After reading so many postings, I can’t help but feel that if she would seek the appropriate help (therapy and meds) that things would even out for her… and still hopefully us!
Reason for edit:
I have taken the letters/emails out of the post for 2 reasons. One is that we have to be careful what we allow on the forum since there are people as young as 13 on here. The second is that there would be an ethical question over posting emails that people have sent to you as private. I see no reason why you cannot describe how she reacted when your parents sent the text message (Such as a brief synopsis) but not posting copies of private emails. I hope you understand why I have done this, and if you want to email me privately to discuss this I am more than happy. You can use the envelope icon on the left.
Post Edited By Moderator (djdaz_1985) : 6/21/2007 2:43:21 PM (GMT-6)
Red, thank you for the post... I didn't mention in my thread that our therapist wanted "us" to take the MMPI 2 due to suspicions that she may be bipolar. He recommended the “we” in an effort not alienate her from therapy… he had mentioned to us the meds needed to be tweaked and though that a Pdoc was in order.
I am giving her the space to do what it is she needs to do… I, myself, am moving on with life… I just moved into my new house yesterday… I still see the therapist about every 10 days… but the fact still remains that I stood up in front of God, family and friends and took a vow that was very serious… I sickness and in health.
Isn’t there someone that could email her and say, “Look I went through this as well and now my life is so much better”!... Her support channels now consist of drug dealers, burn outs, and untreated BPD’s… I’m never going to get through to her am I? Afterall, she does not want the help…
The fact still remains that I love her, she is my wife (for now) and I care deeply for her… I sound pretty co-dependent right now, but WOW… what a rollercoaster I’ve been on.
From a girl with depression-
every so often I consider devorsing my husband, running off and leaving him with my 3 kids. other times I can' believe that I even think that. I constantly have the urge to run away when I am down.
The No Past Issue sounds like she has a whopper of a past, like me. I don't bring mine up either. I have let it slip out, but only a little at a time, over the last 10 years, and my husband Still doesn't know 1/4 of it. he never will unless there is a reason.

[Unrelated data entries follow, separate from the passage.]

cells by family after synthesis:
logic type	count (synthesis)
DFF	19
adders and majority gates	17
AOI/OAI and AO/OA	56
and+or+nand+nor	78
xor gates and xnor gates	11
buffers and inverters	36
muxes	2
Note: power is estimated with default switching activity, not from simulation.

some questions would be if she went to church before the "fip out"? How long were you married? How long had you known her? Do you have other kids with her or in the home?
You have 3 choices at this point. remain "married" and let her know ( through friends, through the legal system if you have to, or directly to her if you can) that you will be waiting for her to return. make sure that she knows where to retun to and that you will accept her in any condition and will help her get there, if needed. I would even contest the devorce procedings if it's not already finished. I beleve that you can decide to contest at any time.
2nd choice. Allow the devorce to continue. Consider yourself as a person whose spouse has broken a legal agreement and move on SLOWLY.